中堅企業が直面する新規事業の壁とは
株式会社bridgeが行った「新規事業実態調査 2026」により、中堅企業の新規事業進捗に関する新たな視点が浮き彫りになりました。本調査では、売上規模50〜500億円の中堅企業に勤務する経営者と現場マネージャーを対象に、303名の意見を集めました。

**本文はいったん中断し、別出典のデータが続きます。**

`config.mk`:
```
export PLATFORM = sky130hd
export DESIGN_NAME = vsg_timing
export DESIGN_NICKNAME = d
export VERILOG_FILES = /design/src/common/vsg_pkg.sv /design/src/hw/vsg_timing.sv
export VERILOG_INCLUDE_DIRS = /design/src /design/src/common
export SDC_FILE = /design/constraint.sdc
export NUM_CORES = 1
export LEC_CHECK = 0
export BUFFER_PORTS_ARGS = -buffer_cell sky130_fd_sc_hd__buf_2
export CORE_MARGIN = 1.5
export CORE_UTILIZATION = 45
export CTS_BUF_LIST = sky130_fd_sc_hd__clkbuf_4
export DETAILED_ROUTE_END_ITERATION = 12
export PLACE_DENSITY = 0.71
export REMOVE_ABC_BUFFERS = 1
export SLEW_MARGIN = 25
export SYNTH_ARGS = -nofsm -noshare
export SYNTH_HDL_FRONTEND = slang
export SYNTH_SLANG_ARGS = --single-unit
export TNS_END_PERCENT = 10
```
`constraint.sdc`:
```
create_clock -name clk -period 3.79 [get_ports clk]
set_input_delay 0.1895 -clock clk [delete_from_list [all_inputs] [get_ports clk]]
set_output_delay 0.1895 -clock clk [all_outputs]
set_load 0.005 [all_outputs]
```
`src/common/vsg_params.svh`:
```
`ifndef VSG_PARAMS_SVH
`define VSG_PARAMS_SVH

// Stream and pixel shape
`define VSG_DW 8
`define VSG_BPP 12'h003
`define VSG_PIX_BITS 24

// Frame geometry, in pixels and lines
`define VSG_CW 12
`define VSG_COLS 12'h140
`define VSG_HB 12'h028
`define VSG_HFP 12'h014
`define VSG_ROWS 12'h0F0
`define VSG_VB 12'h00A
`define VSG_VFP 12'h005

// Derived periods; horizontal position counts stream beats
`define VSG_HTOT (`VSG_COLS + `VSG_HB + `VSG_HFP)
`define VSG_VTOT (`VSG_ROWS + `VSG_VB + `VSG_VFP)
`define VSG_HBEATS (`VSG_HTOT * `VSG_BPP)
`define VSG_HACT_LO (`VSG_HB * `VSG_BPP)
`define VSG_HACT_HI ((`VSG_HB + `VSG_COLS) * `VSG_BPP)
`define VSG_VACT_LO `VSG_VB
`define VSG_VACT_HI (`VSG_VB + `VSG_ROWS)
`define VSG_H_ZERO 12'h000
`define VSG_H_ONE 12'h001

// Buffer
`define VSG_FIFO_DEPTH 32'h10
`define VSG_FIFO_LW 5
`define VSG_FIFO_ROOM 5'h0F

// Register port
`define VSG_AW 4
`define VSG_ADDR_CTRL 4'h0
`define VSG_ADDR_STATUS 4'h1
`define VSG_ADDR_LINE 4'h2
`define VSG_CTRL_EN_BIT 0
`define VSG_CTRL_CLR_BIT 1

`endif

```
`src/common/vsg_pkg.sv`:
```
package vsg_pkg;
  typedef enum logic [0:0] {
    VSG_HUNT = 1'b0,
    VSG_RUN = 1'b1
  } vsg_state_t;
endpackage

```
`src/hw/vsg_timing.sv`:
```
`timescale 1ns/100ps
`include "vsg_params.svh"
// How it works
// Pixel words go to the display unchanged, only syncs are added
// Timing locks when a beat carrying the first pixel marker arrives
// Source feeds pixels gaplessly, rows times columns per packet
// Beats per pixel is 1 or 3; width times beats equals pixel bits
// Columns set active pixels per line, rows set active lines per frame
// Horizontal blanking precedes active pixels, no data moves then
// Horizontal front porch follows active pixels, no data moves then
// Vertical blanking lines precede active lines, no data moves then
// Vertical front porch lines follow active lines, no data moves then
// Line period is columns plus blanking plus front porch pixels
// Frame period is rows plus blanking plus front porch lines
// Input data and display output share one stream width setting
// Ready is high exactly when a beat can be accepted
// Source presents a beat the cycle after ready; valid is ignored
// Source marks first and last pixel of every frame packet
// One line sync per line and one frame sync per frame
// Data enable is high only while active pixel data is shown
// Ready leads every active beat by one cycle
// Syncs are active low, one pixel long, at start of blanking

////////////////////////////////////////////////////////////////////////////////
module vsg_fifo #(
  parameter int WIDTH = `VSG_DW,
  parameter int DEPTH = `VSG_FIFO_DEPTH,
  parameter int LW = `VSG_FIFO_LW
) (
  input wire logic clk,
  input wire logic rst,
  input wire logic [WIDTH-1:0] in_data,
  input wire logic in_valid,
  output logic in_ready,
  output logic [WIDTH-1:0] out_data,
  output logic out_valid,
  input wire logic out_ready,
  output logic [LW-1:0] level
);
  // DEPTH must be a power of two; pointers wrap naturally
  localparam logic [LW-1:0] FULL = LW'(DEPTH);
  logic [WIDTH-1:0] mem_r [DEPTH];
  logic [LW-2:0] wr_ptr_r;
  logic [LW-2:0] rd_ptr_r;
  logic [LW-1:0] count_r;
  logic [LW-1:0] count_nxt;
  wire wr_en = in_valid & in_ready;
  wire rd_en = out_valid & out_ready;

  assign in_ready = (count_r != FULL);
  assign out_valid = (count_r != {LW{1'b0}});
  assign out_data = mem_r[rd_ptr_r];
  assign level = count_r;
  assign count_nxt = (wr_en & !rd_en) ? count_r + 1'b1 :
                     (rd_en & !wr_en) ? count_r - 1'b1 : count_r;

  always_ff @(posedge clk) begin
    if (wr_en) begin
      mem_r[wr_ptr_r] <= in_data;
    end
  end

  always_ff @(posedge clk) begin
    if (rst) begin
      wr_ptr_r <= '0;
      rd_ptr_r <= '0;
      count_r <= '0;
    end else begin
      wr_ptr_r <= wr_en ? wr_ptr_r + 1'b1 : wr_ptr_r;
      rd_ptr_r <= rd_en ? rd_ptr_r + 1'b1 : rd_ptr_r;
      count_r <= count_nxt;
    end
  end
endmodule // vsg_fifo

////////////////////////////////////////////////////////////////////////////////
module vsg_timing (
  input wire logic clk,
  input wire logic rst,
  input wire logic [`VSG_DW-1:0] sink_data,
  input wire logic sink_valid,
  input wire logic sink_first_pixel_marker,
  input wire logic sink_last_pixel_marker,
  output logic sink_ready,
  output logic [`VSG_DW-1:0] display_pixel_out,
  output logic line_sync_pulse_n,
  output logic frame_sync_pulse_n,
  output logic display_data_enable,
  input wire logic [`VSG_AW-1:0] reg_addr,
  input wire logic [31:0] reg_wdata,
  input wire logic reg_wr,
  input wire logic reg_rd,
  output logic [31:0] reg_rdata
);

  function automatic logic h_act_f(input logic [`VSG_CW-1:0] pos);
    h_act_f = (pos >= `VSG_HACT_LO) && (pos < `VSG_HACT_HI);
  endfunction

  function automatic logic v_act_f(input logic [`VSG_CW-1:0] line);
    v_act_f = (line >= `VSG_VACT_LO) && (line < `VSG_VACT_HI);
  endfunction

  vsg_pkg::vsg_state_t st_r;
  vsg_pkg::vsg_state_t st_nxt;
  logic [`VSG_CW-1:0] h_r;
  logic [`VSG_CW-1:0] v_r;
  logic push_r;
  logic act_d1_r;
  logic enable_r;
  logic err_r;
  logic hs1_r;
  logic vs1_r;
  logic hs_r;
  logic vs_r;
  logic den_r;
  logic [`VSG_DW-1:0] pix_r;
  logic [31:0] rdata_r;
  logic fifo_in_ready;
  logic fifo_out_valid;
  logic [`VSG_DW-1:0] fifo_data;
  logic [`VSG_FIFO_LW-1:0] fifo_level;

  ////////////////////////////////////////////////////////////////////////////
  // Position decode
  wire run = (st_r == vsg_pkg::VSG_RUN);
  wire hunt = (st_r == vsg_pkg::VSG_HUNT);
  wire h_last = (h_r == `VSG_HBEATS - `VSG_H_ONE);
  wire v_last = (v_r == `VSG_VTOT - `VSG_H_ONE);
  wire [`VSG_CW-1:0] h_step = h_last ? `VSG_H_ZERO : h_r + `VSG_H_ONE;
  wire [`VSG_CW-1:0] v_step = v_last ? `VSG_H_ZERO : v_r + `VSG_H_ONE;
  wire [`VSG_CW-1:0] v_ahead = h_last ? v_step : v_r;
  wire act_now = h_act_f(h_r) && v_act_f(v_r);
  wire act_ahead = h_act_f(h_step) && v_act_f(v_ahead);
  // One slot kept free for the beat already in flight
  wire room = (fifo_level < `VSG_FIFO_ROOM);
  wire lock = hunt && push_r && sink_first_pixel_marker;
  wire at_start = (h_r == `VSG_HACT_LO) && (v_r == `VSG_VACT_LO);
  wire misalign = run && push_r && sink_first_pixel_marker && !at_start;
  wire fifo_push = push_r && (run || sink_first_pixel_marker);
  wire pop = act_d1_r && fifo_out_valid;

  // While hunting, beats are drained and dropped until the first pixel
  assign sink_ready = enable_r && room && (hunt || act_ahead);
  assign st_nxt = !enable_r ? vsg_pkg::VSG_HUNT :
                  lock ? vsg_pkg::VSG_RUN : st_r;

  ////////////////////////////////////////////////////////////////////////////
  // Frame timing
  always_ff @(posedge clk) begin
    if (rst) begin
      st_r <= vsg_pkg::VSG_HUNT;
    end else begin
      st_r <= st_nxt;
    end
  end

  always_ff @(posedge clk) begin
    if (rst || !enable_r) begin
      h_r <= `VSG_H_ZERO;
      v_r <= `VSG_H_ZERO;
    end else if (lock) begin
      h_r <= `VSG_HACT_LO + `VSG_H_ONE;
      v_r <= `VSG_VACT_LO;
    end else if (run) begin
      h_r <= h_step;
      v_r <= v_ahead;
    end
  end

  always_ff @(posedge clk) begin
    if (rst) begin
      push_r <= 1'b0;
      act_d1_r <= 1'b0;
    end else begin
      push_r <= sink_ready;
      act_d1_r <= (run && act_now) || lock;
    end
  end

  vsg_fifo #(
    .WIDTH(`VSG_DW),
    .DEPTH(`VSG_FIFO_DEPTH),
    .LW(`VSG_FIFO_LW)
  ) u_fifo (
    .clk(clk),
    .rst(rst),
    .in_data(sink_data),
    .in_valid(fifo_push),
    .in_ready(fifo_in_ready),
    .out_data(fifo_data),
    .out_valid(fifo_out_valid),
    .out_ready(act_d1_r),
    .level(fifo_level)
  );

  ////////////////////////////////////////////////////////////////////////////
  // Display outputs, syncs delayed to line up with the pixel path
  always_ff @(posedge clk) begin
    if (rst) begin
      hs1_r <= 1'b1;
      vs1_r <= 1'b1;
      hs_r <= 1'b1;
      vs_r <= 1'b1;
      den_r <= 1'b0;
      pix_r <= '0;
    end else begin
      hs1_r <= !(run && (h_r < `VSG_BPP));
      vs1_r <= !(run && (v_r == `VSG_H_ZERO) && (h_r < `VSG_BPP));
      hs_r <= hs1_r;
      vs_r <= vs1_r;
      den_r <= pop;
      pix_r <= pop ? fifo_data : '0;
    end
  end

  assign display_pixel_out = pix_r;
  assign line_sync_pulse_n = hs_r;
  assign frame_sync_pulse_n = vs_r;
  assign display_data_enable = den_r;

  ////////////////////////////////////////////////////////////////////////////
  // Register port
  wire sel_ctrl = (reg_addr == `VSG_ADDR_CTRL);
  wire sel_status = (reg_addr == `VSG_ADDR_STATUS);
  wire sel_line = (reg_addr == `VSG_ADDR_LINE);
  wire wr_ctrl = reg_wr && sel_ctrl;
  wire err_clr = wr_ctrl && reg_wdata[`VSG_CTRL_CLR_BIT];
  wire [31:0] rd_val = sel_ctrl ? {31'h0, enable_r} :
                       sel_status ? {19'h0, fifo_level, 6'h00, err_r, run} :
                       sel_line ? {20'h0, v_r} : 32'h0;

  always_ff @(posedge clk) begin
    if (rst) begin
      enable_r <= 1'b0;
      err_r <= 1'b0;
      rdata_r <= 32'h0;
    end else begin
      enable_r <= wr_ctrl ? reg_wdata[`VSG_CTRL_EN_BIT] : enable_r;
      // A new misalignment wins over a clear in the same cycle
      err_r <= misalign || (err_r && !err_clr);
      rdata_r <= reg_rd ? rd_val : 32'h0;
    end
  end

  assign reg_rdata = rdata_r;
endmodule // vsg_timing

```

この調査結果から見えてきたのは、多くの企業が新規事業に進まない理由が単なる「リソース不足」ではなく、組織の構造に起因しているということです。特に、現場マネージャーの47.9%がリソース不足を理由に挙げた一方で、経営層では29.8%にとどまるという18.1ポイントの認識差も示されています。この見解の不一致は、企業内での認識のずれが新規事業の推進を妨げている一因と言えるでしょう。
成否を分ける要因
調査結果では、成功した企業とそうでない企業の違いとして、上位3つの要因が明らかになりました。それは、1) 挑戦を評価する仕組み、2) 外部知見をつなぐハブ機能、3) 迷わせない意思決定基準、の3つです。これらの要因はいずれも「構造」に関連しており、リソースの有無を超えた重要なポイントです。
特に、「外部知見をつなぐハブ機能」は注目に値します。成功企業の79.0%がこの機能を有していると答えているのに対し、非成功企業ではわずか31.6%と、47.4ポイントの差が生じています。この違いが、企業が新規事業で直面する障壁を打破する鍵となるでしょう。
組織の構造がもたらす影響
新規事業開発の方法論やツールは、近年急速に普及しています。そのため、多くの企業がこの10年間、社内提案制度を導入するなどして取り組んできました。しかし、現場からは「思うような成果が出ない」「次の一手が見えない」という声が多く寄せられています。実際、調査結果からわかるように、停滞の原因は「やり方の不足」ではなく、「前提・慣行・評価・価値観」にあることが多いのです。
「決断できない」「評価されない」といった状況は、企業内の深層に潜む構造的な問題から生じています。この調査は、経営層と現場間での認識のズレを明らかにし、成否を分ける要因がリソースの量にあるのではなく、評価や接続の仕組みであることを示しています。
調査結果を用いた取り組み
このような背景を受けて、株式会社bridgeでは新たに「新規事業チームビルディングワークショップ」を提供し、参加者が新規事業を再起動する手助けを行います。また、調査結果を解説する無料オンラインセミナーも開催予定です。これらの活動によって、企業は新規事業の推進に向けた具体的な方策を見出すことができるでしょう。
今後も新規事業の実情を把握し、企業の成長に寄与するための施策を展開していくことが重要です。リソースの問題ではなく、構造的な改革が新たな可能性を開くカギとなるのです。